## Task data

--- src/rtl/mem_port_arbiter.sv ---
// Shares one single-ported synchronous memory between instruction fetch and
// the MEM-stage data requester. At most one access is issued per cycle; read
// data returns one cycle after the grant and is steered to whoever issued it.
// Optional build macro MEM_ARB_STATS_EN adds conflict and starvation-win
// counters as extra outputs.
module mem_port_arbiter
    import mem_port_arbiter_pkg::*;
#(
    parameter int AW           = 8,
    parameter int W            = 32,
    parameter int STARVE_LIMIT = DEFAULT_STARVE_LIMIT
) (
    input  logic          i_clk,
    input  logic          i_reset,
    input  logic          i_if_req,
    input  logic [AW-1:0] i_if_addr,
    output logic          o_if_gnt,
    output logic          o_if_rvalid,
    output logic [W-1:0]  o_if_rdata,
    input  logic          i_d_req,
    input  logic          i_d_we,
    input  logic [AW-1:0] i_d_addr,
    input  logic [W-1:0]  i_d_wdata,
    output logic          o_d_gnt,
    output logic          o_d_rvalid,
    output logic [W-1:0]  o_d_rdata,
    output logic [AW-1:0] o_mem_addr,
    output logic [W-1:0]  o_mem_wdata,
    output logic          o_mem_read,
    output logic          o_mem_write,
    input  logic [W-1:0]  i_mem_rdata
`ifdef MEM_ARB_STATS_EN
    ,
    output logic [31:0]   o_conflict_cnt,
    output logic [15:0]   o_starve_wins
`endif
);

    logic [NUM_REQ-1:0] gnt;
    logic               gnt_if;
    logic               gnt_d;
    logic               rd_grant;

    logic               rd_pending_reg;
    logic               rd_pending_next;
    logic               rd_owner_reg;
    logic               rd_owner_next;

    logic [NUM_REQ-1:0] rvalid_vec;
    logic [W-1:0]       rdata_vec [NUM_REQ];

    mem_arb_prio #(
        .STARVE_LIMIT (STARVE_LIMIT)
    ) u_prio (
        .i_clk    (i_clk),
        .i_reset  (i_reset),
        .i_if_req (i_if_req),
        .i_d_req  (i_d_req),
        .o_gnt    (gnt)
    );

    assign gnt_if   = gnt[REQ_IF];
    assign gnt_d    = gnt[REQ_D];
    assign o_if_gnt = gnt_if;
    assign o_d_gnt  = gnt_d;

    // Any read issued this cycle, regardless of requester
    assign rd_grant = gnt_if | (gnt_d & ~i_d_we);

    // Memory port mux: steer the granted requester onto the memory; idle is all-zero
    always_comb begin
        o_mem_addr  = '0;
        o_mem_wdata = '0;
        if (gnt_d) begin
            o_mem_addr  = i_d_addr;
            o_mem_wdata = i_d_wdata;
        end else if (gnt_if) begin
            o_mem_addr  = i_if_addr;
        end
    end

    // Memory enables; held off during reset so no access is issued into a
    // pipeline that is being flushed
    always_comb begin
        o_mem_read  = rd_grant & ~i_reset;
        o_mem_write = gnt_d & i_d_we & ~i_reset;
    end

    // Remember which requester owns the read data arriving next cycle
    always_comb begin
        rd_pending_next = rd_grant;
        rd_owner_next   = rd_owner_reg;
        if (rd_grant) begin
            rd_owner_next = gnt_d ? REQ_D : REQ_IF;
        end
    end

    // Read-ownership registers; reset discards any outstanding read
    always_ff @(posedge i_clk) begin
        if (i_reset) begin
            rd_pending_reg <= 1'b0;
            rd_owner_reg   <= REQ_IF;
        end else begin
            rd_pending_reg <= rd_pending_next;
            rd_owner_reg   <= rd_owner_next;
        end
    end

    // Per-requester response steering; the non-owner sees zero data
    generate
        for (genvar gi = 0; gi < NUM_REQ; gi++) begin : g_resp
            assign rvalid_vec[gi] = rd_pending_reg & (rd_owner_reg == 1'(gi));
            assign rdata_vec[gi]  = rvalid_vec[gi] ? i_mem_rdata : '0;
        end
    endgenerate

    assign o_if_rvalid = rvalid_vec[REQ_IF];
    assign o_if_rdata  = rdata_vec[REQ_IF];
    assign o_d_rvalid  = rvalid_vec[REQ_D];
    assign o_d_rdata   = rdata_vec[REQ_D];

`ifdef MEM_ARB_STATS_EN
    logic [31:0] conflict_cnt_reg;
    logic [31:0] conflict_cnt_next;
    logic [15:0] starve_wins_reg;
    logic [15:0] starve_wins_next;
    logic        starve_win;

    // Fetch can only beat a concurrent data request through the starvation rule
    assign starve_win = gnt_if & i_d_req;

    // Conflict counter wraps; starvation-win counter saturates
    always_comb begin
        conflict_cnt_next = conflict_cnt_reg;
        starve_wins_next  = starve_wins_reg;
        if (i_if_req && i_d_req) begin
            conflict_cnt_next = conflict_cnt_reg + 32'd1;
        end
        if (starve_win && (starve_wins_reg != 16'hFFFF)) begin
            starve_wins_next = starve_wins_reg + 16'd1;
        end
    end

    // Statistics registers
    always_ff @(posedge i_clk) begin
        if (i_reset) begin
            conflict_cnt_reg <= '0;
            starve_wins_reg  <= '0;
        end else begin
            conflict_cnt_reg <= conflict_cnt_next;
            starve_wins_reg  <= starve_wins_next;
        end
    end

    assign o_conflict_cnt = conflict_cnt_reg;
    assign o_starve_wins  = starve_wins_reg;
`endif

endmodule

--- config.mk ---
export PLATFORM = sky130hd
export DESIGN_NAME = mem_port_arbiter
export DESIGN_NICKNAME = d
export VERILOG_FILES = /design/src/rtl/mem_port_arbiter_pkg.sv /design/src/rtl/mem_arb_prio.sv /design/src/rtl/mem_port_arbiter.sv
export SDC_FILE = /design/constraint.sdc
export NUM_CORES = 1
export LEC_CHECK = 0
export CORE_UTILIZATION = 21
export DETAILED_ROUTE_END_ITERATION = 16
export GPL_TIMING_DRIVEN = 0
export PLACE_DENSITY_LB_ADDON = 0.1
export REMOVE_ABC_BUFFERS = 1
export SYNTH_ARGS = -nofsm -noshare
export SYNTH_HDL_FRONTEND = slang
export SYNTH_SLANG_ARGS = --single-unit
--- constraint.sdc ---
create_clock -name i_clk -period 2.15 [get_ports i_clk]
set_input_delay 0.215 -clock i_clk [delete_from_list [all_inputs] [get_ports i_clk]]
set_output_delay 0.215 -clock i_clk [all_outputs]
set_load 0.02 [all_outputs]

## Task statement
Your answer should consist only of the lines above between the line holding "regardless of requester" and the line holding "rd_grant & ~i_reset;", inclusive, each transcribed exactly.

## Written solution
    // Any read issued this cycle, regardless of requester
    assign rd_grant = gnt_if | (gnt_d & ~i_d_we);

    // Memory port mux: steer the granted requester onto the memory; idle is all-zero
    always_comb begin
        o_mem_addr  = '0;
        o_mem_wdata = '0;
        if (gnt_d) begin
            o_mem_addr  = i_d_addr;
            o_mem_wdata = i_d_wdata;
        end else if (gnt_if) begin
            o_mem_addr  = i_if_addr;
        end
    end

    // Memory enables; held off during reset so no access is issued into a
    // pipeline that is being flushed
    always_comb begin
        o_mem_read  = rd_grant & ~i_reset;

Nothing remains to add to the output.